**src/logic/rtu_consts.svh**
```systemverilog
`ifndef RTU_CONSTS_SVH
`define RTU_CONSTS_SVH

`define CLK_HZ 125000000
`define BAUD_DEF 19200
// one character on the line: 1 start + 8 data + parity/stop pair = 11 bits
`define CHAR_BITS 11
// silent gap of 3.5 characters, held as half characters
`define GAP_HALF_CHARS 7
`define FN_READ_HOLD 8'h03
`define FN_WRITE_ONE 8'h06
`define EXC_FLAG 8'h80
`define EXC_ILL_FUNC 8'h01
`define EXC_ILL_ADDR 8'h02
`define EXC_ILL_DATA 8'h03
`define EXC_DEV_FAIL 8'h04
`define CRC_POLY 16'ha001
`define CRC_INIT 16'hffff
`define HREG_FIRST 40001
`define HREG_LAST 49999
`define HREG_SPAN 16'd9999
`define ADDR_MAX 8'hf7
`define BCAST_ADDR 8'h00
`define RD_MAX 16'h007d
`define FRAME_MIN 8'h04
`define REQ_LEN 8'h08
`define BUF_BYTES 8
`define TX_FIFO_DEPTH 8
`define T_VOL_MS 20
`define T_PAR_MS 50
`define T_CLR_MS 5000

`endif

```
**src/logic/rtu_pkg.sv**
```systemverilog
package rtu_pkg;
   typedef enum logic [3:0] {
      S_RX, S_CHECK, S_WR, S_HDR, S_RDREQ, S_RDWAIT, S_RDH, S_RDL, S_CRCL, S_CRCH, S_END
   } fsm_t;
   typedef enum logic [1:0] {
      CLS_VOLATILE, CLS_PARAM, CLS_CLEAR
   } reg_class_t;
endpackage

```
**src/logic/rtu_slave_frame_handler.sv**
```systemverilog
// Summary of operation
// - Register offsets 0..9998 map holding registers 40001 to 49999.
// - Only 8-bit binary bytes are framed; no ASCII framing.
// - Frame is bytes between silent gaps of 3.5 character times.
// - Address 0 is broadcast, 1..247 match the station number setting.
// - Broadcast write queries are executed but never answered.
// - Broadcast executes regardless of the station number setting.
// - Normal answer echoes address and function byte, then data.
// - Exception answer sets bit 7 of function and carries error code.
// - Bad function, register address or data gives exception answer.
// - Reception, framing or CRC errors drop the query silently.
// - Function 1..255 accepted; unsupported codes get an exception.
// - Read holding registers is not executed when broadcast.
// - Volatile accesses finish within 20 ms.
// - Parameter accesses within 50 ms, clear operations within 5 s.
// - CRC sent low byte first; received CRC recomputed and checked.
// - Character: start, 8 data, parity+1 stop or 2 stops.
`include "rtu_consts.svh"

module byte_fifo #(
   parameter int W = 8,
   parameter int DEPTH = `TX_FIFO_DEPTH
) (
   input wire logic clk_sys, // clock
   input wire logic rst, // sync reset
   input wire logic in_valid, // write strobe
   output logic in_ready, // room left
   input wire logic [W-1:0] in_data, // write data
   output logic out_valid, // data present
   input wire logic out_ready, // drain strobe
   output logic [W-1:0] out_data // head word
);
   localparam int AW = $clog2(DEPTH);
   logic [W-1:0] mem_r [DEPTH];
   logic [AW-1:0] wr_r;
   logic [AW-1:0] rd_r;
   logic [AW-1:0] rd_nxt;
   logic [AW:0] cnt_r;
   logic [AW:0] cnt_nxt;
   logic val_r;
   logic [W-1:0] head_r;
   logic do_wr;
   logic do_rd;

   assign in_ready = (cnt_r != (AW+1)'(DEPTH));
   // head word and valid kept in flops so the outputs leave straight from registers
   assign out_valid = val_r;
   assign out_data = head_r;
   assign do_wr = in_valid && in_ready;
   assign do_rd = val_r && out_ready;
   assign rd_nxt = !do_rd ? rd_r : ((rd_r == AW'(DEPTH-1)) ? '0 : rd_r + 1'b1);
   assign cnt_nxt = cnt_r + (AW+1)'(do_wr) - (AW+1)'(do_rd);

   always_ff @(posedge clk_sys)
   begin
      if (do_wr)
      begin
         mem_r[wr_r] <= in_data;
      end
   end

   always_ff @(posedge clk_sys)
   begin
      if (rst)
      begin
         wr_r <= '0;
         rd_r <= '0;
         cnt_r <= '0;
         val_r <= 1'b0;
         head_r <= '0;
      end
      else
      begin
         if (do_wr)
         begin
            wr_r <= (wr_r == AW'(DEPTH-1)) ? '0 : wr_r + 1'b1;
         end
         rd_r <= rd_nxt;
         cnt_r <= cnt_nxt;
         val_r <= (cnt_nxt != '0);
         // a word written into the slot that becomes the head bypasses the array
         head_r <= (do_wr && wr_r == rd_nxt) ? in_data : mem_r[rd_nxt];
      end
   end
endmodule

module rtu_slave_frame_handler #(
   parameter int unsigned BAUD = `BAUD_DEF,
   // least gap, rounded up to whole cycles
   parameter int unsigned GAP_CYCLES = 32'((64'(`CLK_HZ) * `CHAR_BITS * `GAP_HALF_CHARS
      + 64'(2 * BAUD) - 1) / 64'(2 * BAUD)),
   // longest service times, rounded down
   parameter int unsigned LIM_VOL = 32'(64'(`CLK_HZ) * `T_VOL_MS / 1000),
   parameter int unsigned LIM_PAR = 32'(64'(`CLK_HZ) * `T_PAR_MS / 1000),
   parameter int unsigned LIM_CLR = 32'(64'(`CLK_HZ) * `T_CLR_MS / 1000)
) (
   input wire logic clk_sys, // 125 MHz clock
   input wire logic rst, // sync reset, high
   input wire logic [7:0] slave_station_number_setting, // own address
   input wire logic rx_valid, // received character strobe
   input wire logic [7:0] rx_data, // received character
   input wire logic rx_err, // parity, framing or overrun on this character
   output logic tx_valid, // answer byte available
   output logic [7:0] tx_data, // answer byte
   input wire logic tx_ready, // transmitter takes byte
   output logic reg_rd, // register read pulse
   output logic reg_wr, // register write pulse
   output logic [13:0] reg_addr, // register offset from 40001
   output logic [15:0] reg_wdata, // write data
   input wire logic [15:0] reg_rdata, // read data, valid with ack
   input wire logic reg_ack, // access done
   input wire rtu_pkg::reg_class_t reg_class // service class of addressed register
);
   import rtu_pkg::*;

   fsm_t state_r;
   logic [7:0] rxb_r [`BUF_BYTES];
   logic [7:0] len_r;
   logic [15:0] crc_rx_r;
   logic err_r;
   logic active_r;
   logic [31:0] idle_r;
   logic [15:0] tx_crc_r;
   logic [2:0] idx_r;
   logic [2:0] hdr_n_r;
   logic exc_r;
   logic [7:0] code_r;
   logic is_read_r;
   logic [15:0] left_r;
   logic [13:0] addr_r;
   logic [15:0] rdata_r;
   logic [31:0] wait_r;
   logic reg_rd_r;
   logic reg_wr_r;
   logic gap_hit;
   logic frame_good;
   logic bcast;
   logic addr_hit;
   logic [15:0] start;
   logic [15:0] count;
   logic [31:0] limit;
   logic push;
   logic push_ok;
   logic [7:0] push_data;
   logic fifo_in_ready;

   function automatic logic [15:0] crc_step(input logic [15:0] c, input logic [7:0] b);
      logic [15:0] x;
      x = c ^ {8'h00, b};
      for (int i = 0; i < 8; i++)
      begin
         x = x[0] ? ((x >> 1) ^ `CRC_POLY) : (x >> 1);
      end
      return x;
   endfunction

   // gap counted in 11-bit characters, valid for all framings
   assign gap_hit = (idle_r == GAP_CYCLES);
   // error or crc mismatch drops the frame; residue of good frame is zero
   assign frame_good = !err_r && (len_r >= `FRAME_MIN) && (crc_rx_r == 16'h0000);
   assign bcast = (rxb_r[0] == `BCAST_ADDR);
   assign addr_hit = bcast
      || ((rxb_r[0] <= `ADDR_MAX) && (rxb_r[0] == slave_station_number_setting));
   assign start = {rxb_r[2], rxb_r[3]};
   assign count = {rxb_r[4], rxb_r[5]};

   always_comb
   begin
      unique case (reg_class)
         CLS_VOLATILE: limit = LIM_VOL;
         CLS_PARAM: limit = LIM_PAR;
         CLS_CLEAR: limit = LIM_CLR;
         default: limit = LIM_VOL;
      endcase
   end

   always_comb
   begin
      push_data = 8'h00;
      unique case (state_r)
         S_HDR:
         begin
            unique case (idx_r)
               3'd0: push_data = rxb_r[0];
               3'd1: push_data = exc_r ? (rxb_r[1] | `EXC_FLAG) : rxb_r[1];
               3'd2: push_data = exc_r ? code_r : (is_read_r ? 8'(count << 1) : rxb_r[2]);
               3'd3: push_data = rxb_r[3];
               3'd4: push_data = rxb_r[4];
               default: push_data = rxb_r[5];
            endcase
         end
         S_RDH: push_data = rdata_r[15:8];
         S_RDL: push_data = rdata_r[7:0];
         S_CRCL: push_data = tx_crc_r[7:0];
         S_CRCH: push_data = tx_crc_r[15:8];
         default: push_data = 8'h00;
      endcase
   end

   assign push = (state_r == S_HDR) || (state_r == S_RDH) || (state_r == S_RDL)
      || (state_r == S_CRCL) || (state_r == S_CRCH);
   assign push_ok = push && fifo_in_ready;

   always_ff @(posedge clk_sys)
   begin
      if (rst || rx_valid)
      begin
         idle_r <= '0;
      end
      else if (!gap_hit)
      begin
         idle_r <= idle_r + 1'b1;
      end
   end

   // collect 8-bit bytes of one frame
   always_ff @(posedge clk_sys)
   begin
      if (rst || state_r == S_END)
      begin
         len_r <= '0;
         crc_rx_r <= `CRC_INIT;
         err_r <= 1'b0;
         active_r <= 1'b0;
      end
      // the byte meeting a closing gap and any byte outside S_RX are lost; after idle a byte opens a frame
      else if (state_r == S_RX && rx_valid && !(active_r && gap_hit))
      begin
         active_r <= 1'b1;
         if (len_r < 8'(`BUF_BYTES))
         begin
            rxb_r[len_r[2:0]] <= rx_data;
         end
         if (len_r != 8'hff)
         begin
            len_r <= len_r + 1'b1;
         end
         crc_rx_r <= crc_step(crc_rx_r, rx_data);
         err_r <= err_r | rx_err;
      end
   end

   always_ff @(posedge clk_sys)
   begin
      if (rst || state_r == S_CHECK)
      begin
         tx_crc_r <= `CRC_INIT;
      end
      else if (push_ok && state_r != S_CRCL && state_r != S_CRCH)
      begin
         tx_crc_r <= crc_step(tx_crc_r, push_data);
      end
   end

   always_ff @(posedge clk_sys)
   begin
      if (rst)
      begin
         state_r <= S_RX;
         idx_r <= '0;
         hdr_n_r <= 3'd3;
         exc_r <= 1'b0;
         code_r <= 8'h00;
         is_read_r <= 1'b0;
         left_r <= '0;
         addr_r <= '0;
         rdata_r <= '0;
         wait_r <= '0;
         reg_rd_r <= 1'b0;
         reg_wr_r <= 1'b0;
      end
      else
      begin
         reg_rd_r <= 1'b0;
         reg_wr_r <= 1'b0;
         unique case (state_r)
            S_RX:
            begin
               if (active_r && gap_hit)
               begin
                  state_r <= S_CHECK;
               end
            end
            S_CHECK:
            begin
               idx_r <= '0;
               wait_r <= '0;
               exc_r <= 1'b0;
               is_read_r <= 1'b0;
               hdr_n_r <= 3'd3;
               addr_r <= start[13:0];
               left_r <= count;
               if (!frame_good || !addr_hit)
               begin
                  state_r <= S_END;
               end
               else if (rxb_r[1] != `FN_READ_HOLD && rxb_r[1] != `FN_WRITE_ONE)
               begin
                  exc_r <= 1'b1;
                  code_r <= `EXC_ILL_FUNC;
                  state_r <= bcast ? S_END : S_HDR;
               end
               else if (rxb_r[1] == `FN_READ_HOLD && bcast)
               begin
                  state_r <= S_END;
               end
               else if (len_r != `REQ_LEN)
               begin
                  exc_r <= 1'b1;
                  code_r <= `EXC_ILL_DATA;
                  state_r <= bcast ? S_END : S_HDR;
               end
               else if (rxb_r[1] == `FN_READ_HOLD)
               begin
                  is_read_r <= 1'b1;
                  state_r <= S_HDR;
                  if (count == 16'h0000 || count > `RD_MAX)
                  begin
                     exc_r <= 1'b1;
                     code_r <= `EXC_ILL_DATA;
                  end
                  else if (start >= `HREG_SPAN || count > `HREG_SPAN - start)
                  begin
                     exc_r <= 1'b1;
                     code_r <= `EXC_ILL_ADDR;
                  end
               end
               else if (start >= `HREG_SPAN)
               begin
                  exc_r <= 1'b1;
                  code_r <= `EXC_ILL_ADDR;
                  state_r <= bcast ? S_END : S_HDR;
               end
               else
               begin
                  reg_wr_r <= 1'b1;
                  hdr_n_r <= 3'd6;
                  state_r <= S_WR;
               end
            end
            S_WR:
            begin
               wait_r <= wait_r + 1'b1;
               if (reg_ack)
               begin
                  state_r <= bcast ? S_END : S_HDR;
               end
               // no answer in time gives device failure
               else if (wait_r >= limit - 1)
               begin
                  exc_r <= 1'b1;
                  code_r <= `EXC_DEV_FAIL;
                  hdr_n_r <= 3'd3;
                  state_r <= bcast ? S_END : S_HDR;
               end
            end
            S_HDR:
            begin
               if (fifo_in_ready)
               begin
                  idx_r <= idx_r + 1'b1;
                  if (idx_r == hdr_n_r - 1'b1)
                  begin
                     state_r <= (is_read_r && !exc_r) ? S_RDREQ : S_CRCL;
                  end
               end
            end
            S_RDREQ:
            begin
               reg_rd_r <= 1'b1;
               wait_r <= '0;
               state_r <= S_RDWAIT;
            end
            S_RDWAIT:
            begin
               wait_r <= wait_r + 1'b1;
               if (reg_ack)
               begin
                  rdata_r <= reg_rdata;
                  state_r <= S_RDH;
               end
               // header already gone: a late register reads as zero
               else if (wait_r >= limit - 1)
               begin
                  rdata_r <= 16'h0000;
                  state_r <= S_RDH;
               end
            end
            S_RDH:
            begin
               if (fifo_in_ready)
               begin
                  state_r <= S_RDL;
               end
            end
            S_RDL:
            begin
               if (fifo_in_ready)
               begin
                  addr_r <= addr_r + 1'b1;
                  left_r <= left_r - 1'b1;
                  state_r <= (left_r == 16'h0001) ? S_CRCL : S_RDREQ;
               end
            end
            S_CRCL:
            begin
               if (fifo_in_ready)
               begin
                  state_r <= S_CRCH;
               end
            end
            S_CRCH:
            begin
               if (fifo_in_ready)
               begin
                  state_r <= S_END;
               end
            end
            S_END: state_r <= S_RX;
         endcase
      end
   end

   assign reg_rd = reg_rd_r;
   assign reg_wr = reg_wr_r;
   assign reg_addr = addr_r;
   assign reg_wdata = count;

   byte_fifo #(.W(8), .DEPTH(`TX_FIFO_DEPTH)) u_tx_fifo (
      .clk_sys(clk_sys),
      .rst(rst),
      .in_valid(push),
      .in_ready(fifo_in_ready),
      .in_data(push_data),
      .out_valid(tx_valid),
      .out_ready(tx_ready),
      .out_data(tx_data)
   );

   property p_bcast_silent;
      @(posedge clk_sys) disable iff (rst) push_ok |-> !bcast;
   endproperty
   a_bcast_silent: assert property (p_bcast_silent) else $error("answer on broadcast");

   property p_exc_bit7;
      @(posedge clk_sys) disable iff (rst)
      (push_ok && state_r == S_HDR && idx_r == 3'd1 && exc_r) |-> push_data[7];
   endproperty
   a_exc_bit7: assert property (p_exc_bit7) else $error("exception without bit 7");

   property p_echo_addr;
      @(posedge clk_sys) disable iff (rst)
      (push_ok && state_r == S_HDR && idx_r == 3'd0) |-> push_data == rxb_r[0];
   endproperty
   a_echo_addr: assert property (p_echo_addr) else $error("address not echoed");

   property p_bad_drop;
      @(posedge clk_sys) disable iff (rst)
      (state_r == S_CHECK && !frame_good) |=> state_r == S_END ##1 state_r == S_RX;
   endproperty
   a_bad_drop: assert property (p_bad_drop) else $error("bad frame not dropped");

   property p_no_bcast_read;
      @(posedge clk_sys) disable iff (rst) reg_rd_r |-> !bcast;
   endproperty
   a_no_bcast_read: assert property (p_no_bcast_read) else $error("broadcast read");

   property p_wait_bound;
      @(posedge clk_sys) disable iff (rst)
      (state_r == S_WR || state_r == S_RDWAIT) |-> wait_r < limit;
   endproperty
   a_wait_bound: assert property (p_wait_bound) else $error("service limit passed");

   property p_gap_end;
      @(posedge clk_sys) disable iff (rst)
      (state_r == S_RX && $past(state_r) == S_RX) ##1 state_r == S_CHECK |-> $past(gap_hit);
   endproperty
   a_gap_end: assert property (p_gap_end) else $error("frame ended before gap");

   property p_range;
      @(posedge clk_sys) disable iff (rst) (reg_rd_r || reg_wr_r) |-> 16'(reg_addr) < `HREG_SPAN;
   endproperty
   a_range: assert property (p_range) else $error("access outside holding area");

   property p_unsup;
      @(posedge clk_sys) disable iff (rst)
      (state_r == S_CHECK && frame_good && addr_hit && !bcast
         && rxb_r[1] != `FN_READ_HOLD && rxb_r[1] != `FN_WRITE_ONE)
      |=> state_r == S_HDR && exc_r && code_r == `EXC_ILL_FUNC;
   endproperty
   a_unsup: assert property (p_unsup) else $error("unsupported code not refused");
endmodule

```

Task description - Using the data above, count the lines where "times" appears. Reply with the number only.

Solution to the problem - 2